Please print the data shown below without any alteration.

[Items listed in a dataset]
┌────────
`config.mk`:
```
export PLATFORM = sky130hd
export DESIGN_NAME = hilo_muldiv_ctrl_flat
export DESIGN_NICKNAME = d
export VERILOG_FILES = /design/src/rtl/hilo_muldiv_ctrl_pkg.sv /design/src/rtl/hilo_muldiv_ctrl_if.sv /design/src/rtl/hilo_muldiv_ctrl_div_radix2.sv /design/src/rtl/hilo_muldiv_ctrl.sv /design/src/flat_wrapper.sv
export SDC_FILE = /design/constraint.sdc
export NUM_CORES = 2
export LEC_CHECK = 0
export BUFFER_PORTS_ARGS = -buffer_cell sky130_fd_sc_hd__buf_4
export CAP_MARGIN = 20
export CORE_MARGIN = 2
export CORE_UTILIZATION = 36
export DETAILED_ROUTE_END_ITERATION = 8
export PLACE_DENSITY_LB_ADDON = 0.2
export REMOVE_ABC_BUFFERS = 1
export SLEW_MARGIN = 20
export SYNTH_ARGS = -nofsm -noshare
export SYNTH_HDL_FRONTEND = slang
export SYNTH_SLANG_ARGS = --single-unit
```
`constraint.sdc`:
```
create_clock -name clk -period 6.4 [get_ports clk]
set_clock_uncertainty 0.15 [all_clocks]
set_input_delay 1.28 -clock clk [delete_from_list [all_inputs] [get_ports clk]]
set_output_delay 1.28 -clock clk [all_outputs]
set_load 0.05 [all_outputs]
```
└────────
■ TASK RESPONSE:
`config.mk`:
```
export PLATFORM = sky130hd
export DESIGN_NAME = hilo_muldiv_ctrl_flat
export DESIGN_NICKNAME = d
export VERILOG_FILES = /design/src/rtl/hilo_muldiv_ctrl_pkg.sv /design/src/rtl/hilo_muldiv_ctrl_if.sv /design/src/rtl/hilo_muldiv_ctrl_div_radix2.sv /design/src/rtl/hilo_muldiv_ctrl.sv /design/src/flat_wrapper.sv
export SDC_FILE = /design/constraint.sdc
export NUM_CORES = 2
export LEC_CHECK = 0
export BUFFER_PORTS_ARGS = -buffer_cell sky130_fd_sc_hd__buf_4
export CAP_MARGIN = 20
export CORE_MARGIN = 2
export CORE_UTILIZATION = 36
export DETAILED_ROUTE_END_ITERATION = 8
export PLACE_DENSITY_LB_ADDON = 0.2
export REMOVE_ABC_BUFFERS = 1
export SLEW_MARGIN = 20
export SYNTH_ARGS = -nofsm -noshare
export SYNTH_HDL_FRONTEND = slang
export SYNTH_SLANG_ARGS = --single-unit
```
`constraint.sdc`:
```
create_clock -name clk -period 6.4 [get_ports clk]
set_clock_uncertainty 0.15 [all_clocks]
set_input_delay 1.28 -clock clk [delete_from_list [all_inputs] [get_ports clk]]
set_output_delay 1.28 -clock clk [all_outputs]
set_load 0.05 [all_outputs]
```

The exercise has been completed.